A previous post on Kurobuta pig’s jowls/cheeks, here.

 

COMMENTS:

  1. tipat says:

    Thanks for the recommendation MM… looks like I’ll be asking hubs to eat at Mamou when we celebrate our wedding anniversary. :-)

    Nov 22, 2010 | 10:38 am

     
  2. Rona Y says:

    Mmmmmm. . . pork! What makes that look particularly good is that the vegetables don’t seem to be overcooked–a common problem with Filipino dishes!

    By the way, I think it’s supposed to be “kurobuta”–“buta” is Japanese for “pig” (“kuro” is “black”).

    Nov 22, 2010 | 10:49 am

     
  3. sleepless in Seattle says:

    Soo Good!! My Hubby and I dine out a lot, albeit, a lot good place to eat here in Seattle and Portland area,its really hard to find a good Pilipino Diner,wish we can fly home soon!! so we can dine at Mamou,but we have to wait till summer):

    Nov 22, 2010 | 1:11 pm

     
  4. happyman says:

    Mmmm… looks so yummy…cold rainy day, steamed milagrosa rice and a bowl of sinigang.

    BTW should the word be ‘he’ or ‘she’ under the line “… accessible restaurant (as the wanted to know…”

    

    Nov 22, 2010 | 1:11 pm

     
  5. Marketman says:

    happyman, thanks for catching that, poor editing on a rapidly written post. Rona Y, thanks so much for that, have edited the post and my brain, which was steadfastly sticking to the wrong spelling… geez, I probably gave the newspaper the wrong spelling as well… Oddly, I had it mostly right on my first post on kurobuta. :(

    Nov 22, 2010 | 2:00 pm

     
  6. Mila says:

    Hi MM, there’s another spelling type: “Indifferent” (currently – “if you are a fan or indiffirent…”)

    Your Marketman/batman reference nearly made me spit out my milk tea in laughter.

    Is it just the lighting or does the sinigang look like kare kare to anyone else? Times like this I really miss home.

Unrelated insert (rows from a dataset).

<file path="src/rtl/ksa_sub_pipe.sv">
// Pipelined Kogge-Stone subtractor computing a - b - bin as a + ~b + ~bin.
// Every prefix level is registered, and a per-stage valid/ready chain lets the pipe stall and collapse bubbles.
module ksa_sub_pipe #(
  parameter int BITS   = 64,
  parameter int LEVELS = 6
) (
  input  logic            clk,
  input  logic            rst_n,
  input  logic            in_valid,
  output logic            in_ready,
  input  logic [BITS-1:0] in_a,
  input  logic [BITS-1:0] in_b,
  input  logic            in_bin,
  output logic            out_valid,
  input  logic            out_ready,
  output logic [BITS-1:0] out_diff,
  output logic            out_bout
);

  localparam int S = LEVELS + 2;

  function automatic logic [2*BITS-1:0] ks_level(input logic [BITS-1:0] g,
                                                 input logic [BITS-1:0] p,
                                                 input int span);
    logic [BITS-1:0] go;
    logic [BITS-1:0] po;
    go = g;
    po = p;
    for (int i = 0; i < BITS; i++) begin
      if (i >= span) begin
        go[i] = g[i] | (p[i] & g[i-span]);
        po[i] = p[i] & p[i-span];
      end
    end
    return {go, po};
  endfunction

  logic [S-1:0]    vld;
  logic [S-1:0]    vld_in;
  logic [S:0]      rdy;

  logic [BITS-1:0] h_p [LEVELS+1];
  logic [BITS-1:0] g_p [LEVELS+1];
  logic [BITS-1:0] p_p [LEVELS+1];
  logic [LEVELS:0] cin_p;

  logic [BITS-1:0] nb;
  logic [BITS-1:0] h0;
  logic [BITS-1:0] g0;

  // A stage can load when it is empty or its content moves on this cycle.
  always_comb begin
    logic r;
    r      = out_ready;
    rdy    = '0;
    rdy[S] = out_ready;
    for (int k = S - 1; k >= 0; k--) begin
      r      = !vld[k] || r;
      rdy[k] = r;
    end
  end

  assign vld_in    = {vld[S-2:0], in_valid};
  assign in_ready  = rdy[0] && rst_n;
  assign out_valid = vld[S-1];

  always_ff @(posedge clk) begin
    if (!rst_n) begin
      vld <= '0;
    end else begin
      for (int k = 0; k < S; k++) begin
        if (rdy[k]) vld[k] <= vld_in[k];
      end
    end
  end

  // Carry-in is folded into bit 0's generate, so every prefix G[i] spans [i:-1].
  always_comb begin
    nb    = ~in_b;
    h0    = in_a ^ nb;
    g0    = in_a & nb;
    g0[0] = g0[0] | (h0[0] & ~in_bin);
  end

  always_ff @(posedge clk) begin
    if (rdy[0] && in_valid) begin
      h_p[0]   <= h0;
      g_p[0]   <= g0;
      p_p[0]   <= h0;
      cin_p[0] <= ~in_bin;
    end
    for (int k = 1; k <= LEVELS; k++) begin
      if (rdy[k] && vld[k-1]) begin
        {g_p[k], p_p[k]} <= ks_level(g_p[k-1], p_p[k-1], 1 << (k - 1));
        h_p[k]           <= h_p[k-1];
        cin_p[k]         <= cin_p[k-1];
      end
    end
  end

  // Output stage: sum bits and borrow (inverted carry-out).
  always_ff @(posedge clk) begin
    if (!rst_n) begin
      out_diff <= '0;
      out_bout <= 1'b0;
    end else if (rdy[S-1] && vld[S-2]) begin
      out_diff <= h_p[LEVELS] ^ {g_p[LEVELS][BITS-2:0], cin_p[LEVELS]};
      out_bout <= ~g_p[LEVELS][BITS-1];
    end
  end

endmodule

</file>
<file path="config.mk">
export PLATFORM = sky130hd
export DESIGN_NAME = ksa_sub_pipe
export DESIGN_NICKNAME = d
export VERILOG_FILES = /design/src/rtl/ksa_sub_pipe.sv
export SDC_FILE = /design/constraint.sdc
export NUM_CORES = 1
export LEC_CHECK = 0
export CAP_MARGIN = 20
export CORE_ASPECT_RATIO = 1.25
export CORE_UTILIZATION = 60
export CTS_BUF_LIST = sky130_fd_sc_hd__clkbuf_8
export CTS_CLUSTER_SIZE = 12
export DETAILED_ROUTE_END_ITERATION = 7
export PLACE_DENSITY_LB_ADDON = 0.15
export SLEW_MARGIN = 20
export SYNTH_ARGS = -nofsm -noshare
export SYNTH_HDL_FRONTEND = slang
export SYNTH_SLANG_ARGS = --single-unit
</file>
<file path="constraint.sdc">
create_clock -name clk -period 35.9 [get_ports clk]
set_clock_uncertainty 0.15 [all_clocks]
set_input_delay 7.18 -clock clk [delete_from_list [all_inputs] [get_ports clk]]
set_output_delay 7.18 -clock clk [all_outputs]
set_load 0.05 [all_outputs]
</file>
==> results of run 1 <==
[worst register-to-register path, delay by kind of cell, from the launching register on]
kind	cells	cell delay [ns]
and+or+nand+nor	3	1.21
buffers and inverters	3	2.10
DFF	1	0.31
[flip-flops by register name, indices dropped and copies added, names as in the netlist]
register	cells
g_p	448
h_p	443
p_p	263
out_diff	64
vld	8
cin_p	7
out_bout	1
[worst min-delay path by stage]
stage	end	cells past startpoint
detailed placement	h_p[2][4]$_DFFE_PP_	0
CTS	h_p[5][39]$_DFFE_PP_	0
global route	h_p[5][39]$_DFFE_PP_	0
floorplan	cin_p[1]$_DFFE_PP_	0
finish	h_p[3][47]$_DFFE_PP_	0
global placement	h_p[3][63]$_DFFE_PP_	0
[cells in the mapped netlist]
cell	n
sky130_fd_sc_hd__and2_4	1
sky130_fd_sc_hd__buf_4	1
sky130_fd_sc_hd__o31ai_1	1
sky130_fd_sc_hd__edfxtp_1	1161
sky130_fd_sc_hd__and2b_1	1
sky130_fd_sc_hd__xnor2_1	64
sky130_fd_sc_hd__nor2b_1	5
sky130_fd_sc_hd__nor3_1	1
sky130_fd_sc_hd__and4b_1	1
sky130_fd_sc_hd__a21boi_0	3
sky130_fd_sc_hd__nand4b_1	1
sky130_fd_sc_hd__nand3_1	66
sky130_fd_sc_hd__dfxtp_1	73
sky130_fd_sc_hd__nor2_1	2
sky130_fd_sc_hd__a21o_1	322
sky130_fd_sc_hd__o21a_1	5
sky130_fd_sc_hd__a31oi_1	1
sky130_fd_sc_hd__and2_1	260
sky130_fd_sc_hd__buf_2	8
sky130_fd_sc_hd__buf_6	6
sky130_fd_sc_hd__ha_1	64
sky130_fd_sc_hd__inv_1	66
sky130_fd_sc_hd__nand2b_4	1
sky130_fd_sc_hd__nand2_1	4
sky130_fd_sc_hd__buf_1	3
sky130_fd_sc_hd__o211a_1	65
sky130_fd_sc_hd__clkbuf_1	12
[layer usage]
metal	up-vias	share of wire (%)	track usage [%]
met5	-	0	0
met4	0	2.2	7.44
met1	9594	41	27.9
met3	111	6.5	4.30
li1	9155	-	-
met2	664	50	35.6
[layout by cell type, fill, tap and decap left out, drive strengths merged, types with 2 or more instances in the layout]
master and n:
clkinv 57, clkdlybuf4s50 198, nand2 4, inv 128
nor2 2, and2 261, a21boi 3, o211a 65
nand3 66, clkinvlp 9, edfxtp 1161, bufinv 3
dfxtp 73, diode 2, o21a 5, ha 64
a21o 322, xnor2 64, clkbuf 173, buf 15
nor2b 5
[area by class of cell]
class / count / area share [%]
clock buffers: 173 / 4.81
repair buffers: 213 / 4.28
diodes: 2 / 0.0101
clock inverters: 131 / 1.33
inverters: 66 / 0.500
multi-input cells: 868 / 13.4
flip-flops and latches: 1234 / 73.3
well taps: 943 / 2.38
[power breakdown]
| part | switching [mW] | internal (mW) | leakage [nW] | total, mW |
|---|---|---|---|---|
| sequential | 0.0150 | 1.59 | 11.4 | 1.61 |
| combinational | 0.0279 | 0.0275 | 5.49 | 0.0555 |
| clock | 0.487 | 0.472 | 1.75 | 0.958 |
[cells by family after synthesis]
logic type / count (synthesis) / synth area share, %
DFF: 1234 / 83.9
AOI/OAI and AO/OA: 397 / 7.25
and+or+nand+nor: 343 / 4.77
adders and majority gates: 64 / 1.85
buffers and inverters: 96 / 0.968
xor gates and xnor gates: 64 / 1.29
[through the flow]
step,power [mW],area [µm²],hold WS (ns),cells,util (%)
6_report,2.62,49500,0.250,3630,69.7
5_1_grt,2.71,49500,0.247,3629,69.7
4_1_cts,2.65,49500,0.248,3628,69.7
3_5_place_dp,1.70,46500,0.255,3324,65.4
3_3_place_gp,1.69,46500,0.251,3324,65.4
2_1_floorplan,1.68,43300,0.250,2198,-
==> summary.json, run 1 <==
{
  "die_h_um": 302,
  "cap_violations": 0,
  "num_io_pins": 200,
  "first_pass_iters": 5,
  "slew_at_the_pin_closest_to_its_max_slew_limit_ns": 1.18,
  "final_min_period_over_clock_period_pct": 46.5,
  "slew_viol_final": 0,
  "cp-end-kind": "primary output",
  "cts_made_buffers": 172,
  "seq_area_mm2": 0.0363,
  "clockBufferDepth": 3,
  "worst_setup_path_startpoint": "out_ready",
  "critical-path-top-cell-by-count": "sky130_fd_sc_hd__clkdlybuf4s50_1",
  "synth-seq-cells": 1234,
  "tritoncts": "yes",
  "drt-total-wl_um": 76100,
  "hpwl_after_detailed_placement_um": 53300,
  "die_w_um": 242,
  "setup_violations": 0,
  "coreArea_mm2": 0.0711,
  "post_drt_via_cell_ratio": 5.38,
  "clk-insertion-delay-late_ns": 0.80,
  "reg2regPathDepth": 6,
  "drt-initial-drc-count": 1614,
  "postCtsResizedCells": 0,
  "number_of_setup_buffers_added_after_cts": 0,
  "maximum_vdd_ir_drop_v": 0.0000340,
  "capturing_instance_or_port_of_the_critical_path": "in_ready",
  "seq_area_frac_synth_pct": 83.9,
  "detailroute.via_count": 19524,
  "cp.buffers_inverters": 2,
  "crit_path_max_fanout": 4,
  "synthesis.nets": 2395,
  "clock_tree.htree_level_count": 4,
  "crit_path_cell_trace": "clkdlybuf4s50_1 -> nand4b_1 -> nor3_1 -> and2b_1 -> clkdlybuf4s50_1",
  "critical_path_required_ns": 28.57,
  "track_usage_pct": 21.2,
  "initial_core_util_pct": 61.0,
  "min_period_ns": 16.70,
  "port-buffer-count": 199,
  "ctsRootBufferMaster": "sky130_fd_sc_hd__clkbuf_8",
  "postSynthAreaPerCell_um2": 19.7,
  "hold_path_class": "flip-flop to flip-flop",
  "crit_type": "input pin to primary output",
  "netlist_instances": 2198,
  "timing.rr.start": "vld[6]$_SDFFE_PN0P_",
  "fillCellCount": 4543,
  "hold_bufs_inserted_after_cts": 0,
  "timing.critical_path.arrival_ns": 9.37,
  "yosys.cell_types.count": 27,
  "dp_slack_ns": 19.22,
  "critPathTopFamily": "buffers and inverters",
  "setup.worst_path.start_class": "input pin",
  "worst-r2r-setup-slack_ns": 31.67,
  "finalWeightedCongestion": 0.864,
  "yosys_warnings": 0,
  "average_wire_length_per_cell_after_detail_routing_um": 21.0,
  "fp.dieArea_mm2": 0.0733,
  "area_growth_pct": 14.4,
  "worst_path_max_delay_cell": "sky130_fd_sc_hd__clkdlybuf4s50_1",
  "antenna_found_initial": 4,
  "finalNetCount": 2752,
  "grt_first_pass_wirelength_um": 114000,
  "setup_slack_ns": 19.20,
  "fmax_mhz": 59.9,
  "multi_input_area_mm2": 0.00662,
  "vias_in_the_first_global_route": 19700,
  "placementRows": 109,
  "syn-cell-area_mm2": 0.0433,
  "synthDominantAreaCellType": "sky130_fd_sc_hd__edfxtp_1",
  "grt_max_degree": 172,
  "grt.overflow.total": 0,
  "worst_path_largest_cell_delay_ns": 0.69,
  "setup-tns-final_ns": 0,
  "ant_nets": 0,
  "cts_num_sinks": 1234,
  "min_from": "h_p[2][47]$_DFFE_PP_",
  "slew_headroom_pct": 21.2,
  "drc": 0,
  "ys_top_cells_by_area": "sky130_fd_sc_hd__edfxtp_1, sky130_fd_sc_hd__a21o_1, sky130_fd_sc_hd__and2_1",
  "synthDominantCellAreaShare_pct": 80.5,
  "status": "complete, no violations",
  "critical_path_depth": 5,
  "cellLeakagePower_nw": 18.6,
  "crit-reg2reg-capture": "g_p[147]$_DFFE_PP_",
  "powerDensity_mw_per_mm2": 52.9,
  "clock_edge_transition_at_the_registers_on_the_reported_setup_and_hold_paths_ns": 0.06,
  "final_layout_size_suffix_gt1_share_pct": 8.68,
  "rsz_0062_raised_after_global_routing": "no",
  "final-hold-violation-count": 0
}
Power figures use the tool's default switching activity.
==> run 2: changes to the inputs <==
Clock period 35.9 ns to 16 ns, I/O delays scaled along.
==> run 2 against run 1 <==
Net effect: die area unchanged; register-to-register slack got worse by 20 ns; highest routed layer unchanged; final cell count increased by 0.25%; global-route usage about the same; via count about the same; clock-buffer cell count increased by 3; worst hold slack improved by 0.0012 ns; critical path type unchanged; largest cell class unchanged.
==> summary.json, run 2 (synthesis gave the netlist of run 1 again) <==
{
  "final_min_period_over_clock_period_pct": 54.8,
  "postCtsResizedCells": {"value": 0, "change": "unchanged"},
  "grt_first_pass_wirelength": {"value": 114000, "unit": "µm", "change": "about the same"},
  "largest_register": "g_p",
  "grt.overflow.total": {"value": 0, "change": "unchanged"},
  "clk-insertion-delay-late": {"value": 0.81, "unit": "ns", "change": "about the same"},
  "final-hold-violation-count": {"value": 0, "change": "unchanged"},
  "cts_made_buffers": {"value": 172, "change": "unchanged"},
  "detailed_place.area": {"value": 0.0465, "unit": "mm²", "change": "about the same"},
  "antenna_found_initial": {"value": 2, "change": "-2"},
  "average_wire_length_per_cell_after_detail_routing": {"value": 20.9, "unit": "µm", "change": "-0.32%"},
  "drt-initial-drc-count": {"value": 1772, "change": "+9.8%"},
  "biggestRegsByFlops": "g_p x448, h_p x443, p_p x263",
  "port-buffer-count": {"value": 199, "change": "unchanged"},
  "final_layout_size_suffix_gt1_share": {"value": 8.50, "unit": "%", "change": "-0.17 points"},
  "die_w": {"value": 242, "unit": "µm", "change": "unchanged"},
  "fillCellCount": {"value": 4541, "change": "-0.044%"},
  "most_frequent_standard_cell_in_the_layout_excluding_fill_and_tap_cells": "sky130_fd_sc_hd__edfxtp_1",
  "first_pass_iters": {"value": 5, "change": "unchanged"},
  "slew_at_the_pin_closest_to_its_max_slew_limit": {"value": 1.20, "unit": "ns", "change": "+0.0159 ns"},
  "number_of_setup_buffers_added_after_cts": {"value": 0, "change": "unchanged"},
  "area_growth": {"value": 14.4, "unit": "%", "change": "about the same"},
  "die_h": {"value": 302, "unit": "µm", "change": "unchanged"},
  "hpwl_after_detailed_placement": {"value": 53700, "unit": "µm", "change": "+0.71%"},
  "hold_path_class": "flip-flop to flip-flop",
  "multi_input_area": {"value": 0.00662, "unit": "mm²", "change": "unchanged"},
  "slew_headroom": {"value": 20.1, "unit": "%", "change": "-1.1 points"},
  "dp_slack": {"value": 7.25, "unit": "ns", "change": "-11.97 ns"},
  "cts_num_sinks": {"value": 1234, "change": "unchanged"},
  "numPlacedInstances": {"value": 3323, "change": "-0.030%"},
  "finalNetCount": {"value": 2751, "change": "-0.036%"},
  "drt-total-wl": {"value": 76000, "unit": "µm", "change": "about the same"},
  "timing.critical_path.arrival": {"value": 5.42, "unit": "ns", "change": "-3.95 ns"},
  "fin_cells": {"value": 3639, "change": "+0.25%"},
  "crit_path_max_fanout": {"value": 4, "change": "unchanged"},
  "powerDensity": {"value": 118, "unit": "mW/mm²", "change": "+120%"},
  "ant_nets": {"value": 0, "change": "unchanged"},
  "crit_type": "input pin to primary output",
  "grt_max_degree": {"value": 178, "change": "+3.5%"},
  "maximum_vdd_ir_drop": {"value": 0.0000753, "unit": "V", "change": "+120%"},
  "track_usage": {"value": 21.2, "unit": "%", "change": "about the same"},
  "cellLeakagePower": {"value": 18.7, "unit": "nW", "change": "+0.12%"},
  "fp.dieArea": {"value": 0.0733, "unit": "mm²", "change": "unchanged"},
  "fmax_mhz": 114,
  "setup_slack": {"value": 7.23, "unit": "ns", "change": "-11.97 ns"},
  "detailroute.via_count": {"value": 19512, "change": "-0.061%"},
  "tritoncts": "yes",
  "finalWeightedCongestion": {"value": 0.873, "change": "+0.98%"},
  "num_io_pins": {"value": 200, "change": "unchanged"},
  "rsz_0062_raised_after_global_routing": "no",
  "hold_bufs_inserted_after_cts": {"value": 0, "change": "unchanged"},
  "largest_reg_flops": {"value": 448, "change": "unchanged"},
  "coreArea": {"value": 0.0711, "unit": "mm²", "change": "unchanged"},
  "cp-end-kind": "primary output",
  "clock_tree.htree_level_count": {"value": 4, "change": "unchanged"},
  "seq_area": {"value": 0.0363, "unit": "mm²", "change": "unchanged"},
  "setup_violations": {"value": 0, "change": "unchanged"},
  "post_drt_via_cell_ratio": {"value": 5.36, "change": "-0.31%"},
  "slew_viol_final": {"value": 0, "change": "unchanged"},
  "min_period_ns": 8.77,
  "cap_violations": {"value": 0, "change": "unchanged"},
  "drc": {"value": 0, "change": "unchanged"},
  "layout.cells.most_common_list": "sky130_fd_sc_hd__edfxtp_1, sky130_fd_sc_hd__a21o_1, sky130_fd_sc_hd__and2_1, sky130_fd_sc_hd__clkdlybuf4s50_1, sky130_fd_sc_hd__clkbuf_8",
  "setup.worst_path.start_class": "input pin",
  "clock_edge_transition_at_the_registers_on_the_reported_setup_and_hold_paths": {"value": 0.06, "unit": "ns", "change": "about the same"},
  "critical_path_required": {"value": 12.65, "unit": "ns", "change": "-15.92 ns"},
  "placementRows": {"value": 109, "change": "unchanged"},
  "vias_in_the_first_global_route": {"value": 19718, "change": "+0.091%"},
  "clockBufferDepth": {"value": 3, "change": "unchanged"},
  "status": "complete, no violations",
  "setup-tns-final": {"value": 0, "unit": "ns", "change": "unchanged"},
  "post-route-cell-area": {"value": 0.0496, "unit": "mm²", "change": "about the same"},
  "ctsRootBufferMaster": "sky130_fd_sc_hd__clkbuf_8",
  "initial_core_util": {"value": 61.0, "unit": "%", "change": "unchanged"}
}
==> run 2: cell types whose count changed in the layout (fill, tap and decap cells not counted), sizes merged <==
cell,previous run,this run
clkinv,57,62
inv,128,133
clkbuf,173,176
bufinv,3,1
clkinvlp,9,7
buf,15,14
diode,2,3
==> run 2: cell type report <==
| type | instances | area share, % |
|---|---|---|
| well taps | 943 | 2.38 |
| repair buffers | 212 | 4.31 |
| diodes | 3 | 0.0151 |
| clock inverters | 137 | 1.26 |
| flip-flops and latches | 1234 | 73.3 |
| multi-input cells | 868 | 13.4 |
| inverters | 66 | 0.500 |
| clock buffers | 176 | 4.89 |
==> run 2: worst max-delay path, stage by stage <==
cell	delay [ns]
sky130_fd_sc_hd__clkdlybuf4s50_1	0.46
sky130_fd_sc_hd__nand4b_1	0.27
sky130_fd_sc_hd__nor3_1	0.54
sky130_fd_sc_hd__and2b_1	0.25
sky130_fd_sc_hd__clkdlybuf4s50_1	0.69
==> run 2: layer usage <==
metal  up-vias  part of all wire, %  GRT usage, %
met5         -                    0             0
met4         0                  2.1          7.41
met3       115                  6.4          3.95
met2       673                   50          35.8
met1      9563                   41          28.0
li1       9161                    -             -
==> run 2: path summary, 6_finish.rpt <==
check,startpoint,to,slack [ns],cells past startpoint
worst max-delay path,out_ready,in_ready,7.23,5
worst min register to register,h_p[1][49]$_DFFE_PP_,h_p[2][49]$_DFFE_PP_,0.25,0
worst max register to register,vld[6]$_SDFFE_PN0P_,p_p[192]$_DFFE_PP_,11.51,6
worst min-delay path,h_p[1][49]$_DFFE_PP_,h_p[2][49]$_DFFE_PP_,0.25,0
==> run 2: through the flow <==
step                power, mW  hold slack [ns]  util [%]
global placement         3.80            0.252      65.4
CTS                      5.92            0.254      69.7
finish                   5.86            0.251      69.8
global route             6.07            0.261      69.8
floorplan                3.75            0.250         -
detailed placement       3.81            0.255      65.5
==> run 2: where the power goes <==
group / switching, mW / internal, mW / total, mW
registers: 0.0331 / 3.58 / 3.61
clock network: 1.09 / 1.04 / 2.13
logic: 0.0623 / 0.0619 / 0.124
total: 1.18 / 4.68 / 5.86
==> run 3: changes to the inputs <==
Clock period 16 ns to 8.4 ns, I/O delays scaled along.
==> run 3 against run 2 <==
Net effect: combinational power rose by 92%; first-iteration DRC count fell by 13%; worst hold slack improved by 0.0094 ns; non-clock buffer count did not move; total power rose by 91%; sequential power rose by 91%; setup slack got worse by 4.5 ns; final cell count fell by 0.55%; critical path type unchanged; critical endpoint unchanged; largest power group unchanged; highest routed layer is now met5.
[config.mk]
export PLATFORM = sky130hd
export DESIGN_NAME = rsa_res_collect
export DESIGN_NICKNAME = d
export VERILOG_FILES = /design/src/rtl/rsa_res_collect_pkg.sv /design/src/rtl/rsa_res_fifo.sv /design/src/rtl/rsa_res_collect.sv
export SDC_FILE = /design/constraint.sdc
export NUM_CORES = 1
export LEC_CHECK = 0
export CAP_MARGIN = 10
export CORE_MARGIN = 2
export CORE_UTILIZATION = 30
export CTS_CLUSTER_DIAMETER = 200
export DETAILED_ROUTE_END_ITERATION = 10
export GPL_TIMING_DRIVEN = 0
export HOLD_SLACK_MARGIN = 0.08
export REMOVE_ABC_BUFFERS = 1
export SYNTH_ARGS = -nofsm -noshare
export SYNTH_HDL_FRONTEND = slang
export SYNTH_SLANG_ARGS = --single-unit
export TNS_END_PERCENT = 20
[constraint.sdc]
create_clock -name clk -period 4.3 [get_ports clk]
set_input_delay 0.86 -clock clk [delete_from_list [all_inputs] [get_ports clk]]
set_output_delay 0.86 -clock clk [all_outputs]
set_load 0.005 [all_outputs]
$ cat config.mk
export PLATFORM = sky130hd
export DESIGN_NAME = cardinal_nic
export DESIGN_NICKNAME = d
export VERILOG_FILES = /design/src/rtl/cardinal_pkg.sv /design/src/rtl/cardinal_nic_chan_buf.sv /design/src/rtl/cardinal_nic.sv
export SDC_FILE = /design/constraint.sdc
export NUM_CORES = 1
export LEC_CHECK = 0
export BUFFER_PORTS_ARGS = -buffer_cell sky130_fd_sc_hd__buf_2
export CAP_MARGIN = 20
export CORE_MARGIN = 8
export CORE_UTILIZATION = 43
export DETAILED_ROUTE_END_ITERATION = 10
export PLACE_DENSITY_LB_ADDON = 0.2
export SYNTH_ARGS = -nofsm -noshare
export SYNTH_HDL_FRONTEND = slang
export SYNTH_SLANG_ARGS = --single-unit
export TNS_END_PERCENT = 30
$ cat constraint.sdc
create_clock -name clk -period 1.35 [get_ports clk]
set_input_delay 0.135 -clock clk [delete_from_list [all_inputs] [get_ports clk]]
set_output_delay 0.135 -clock clk [all_outputs]
set_load 0.1 [all_outputs]
$ cat src/rtl/cardinal_pkg.sv
// Shared constants for the cardinal NIC: register map, VC tag position, data width.
package cardinal_pkg;

  localparam int NIC_DATA_WIDTH = 64;
  localparam int NIC_VC_BIT     = 63;

  localparam logic [1:0] NIC_IN_BUF   = 2'b00;
  localparam logic [1:0] NIC_IN_STAT  = 2'b01;
  localparam logic [1:0] NIC_OUT_BUF  = 2'b10;
  localparam logic [1:0] NIC_OUT_STAT = 2'b11;

endpackage

$ cat src/rtl/cardinal_nic_chan_buf.sv
// One-packet channel buffer: data register plus full flag; load wins over clear.
module nic_chan_buf #(
  parameter int WIDTH = 64
) (
  input  logic             clk_i,
  input  logic             rst_ni,
  input  logic             load_i,
  input  logic             clear_i,
  input  logic [WIDTH-1:0] data_i,
  output logic [WIDTH-1:0] data_o,
  output logic             full_o
);

  logic [WIDTH-1:0] data_q, data_d;
  logic             full_q, full_d;

  always_comb begin
    data_d = data_q;
    full_d = full_q;
    if (load_i) begin
      data_d = data_i;
      full_d = 1'b1;
    end else if (clear_i) begin
      full_d = 1'b0;
    end
  end

  always_ff @(posedge clk_i or negedge rst_ni) begin
    if (!rst_ni) begin
      data_q <= '0;
      full_q <= 1'b0;
    end else begin
      data_q <= data_d;
      full_q <= full_d;
    end
  end

  assign data_o = data_q;
  assign full_o = full_q;

endmodule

    Nov 22, 2010 | 3:27 pm

     
  7. Trin says:

    WOW, MM! There’s even a tiny sawsawan (of bagoong?) on the side!

    And is that a little sprig of cilantro in the soup?

    I’m thinking of a Pinoy thanksgiving menu to give some pork-deficient friends their monthly dose of taba.

    Soup course is down to either this sinigang or corn & clam soup.

    This blog is a treasure trove of entertaining ideas!

    Thanks!
    :-)

    Nov 22, 2010 | 4:12 pm

     
  8. Anything Under the Sun says:

    Thank you for sharing. You’re the best.

    Nov 22, 2010 | 4:20 pm

     
  9. KUMAGCOW says:

    I guess I’ll be spending my birthday in BHS! =)

    Nov 22, 2010 | 4:33 pm

     
  10. eD says:

    ‘Was watching “The Next Iron Chef” finale on the food channel tonight and got introduced to a new ingredient chosen for chef Ming Tsai: “Mangalitsa Pork” — sourced from a lardy-type breed of pig (more info here). One article says it’s like the Kobe Beef of pork because its meat is well marbled and has a red color (read more here) … so I’m just really curious to find out how good it is.

    For now though, I’m willing to settle for a steamy bowl of Ramen noodle soup with some Kurobuta meat toppings when I have my lunch tomorrow :). But yeah, I’ll try and find some Kurobuta meat and cook a sinigang version of it one of these days. Thanks for this post.

    Nov 22, 2010 | 5:01 pm

     
  11. Marketman says:

    eD, yes, I have heard of Mangalitsa, but have never tried it. KUMAGCOW, sorry, BHS? Anything Under the Sun, thank you for returning again and again. Trin, you realize I know all too well what “pork-deprived friends” means… we “lived” in Indonesia for several years… Mila, thanks for that, edited. I am sure many folks wonder why I don’t write my posts in word first and copy to wordpress so I can spell check. The reason is I visually have to keep referring to the imbedded photos to decide what to write next. I am glad regulars pick up the most obvious mistakes…thanks.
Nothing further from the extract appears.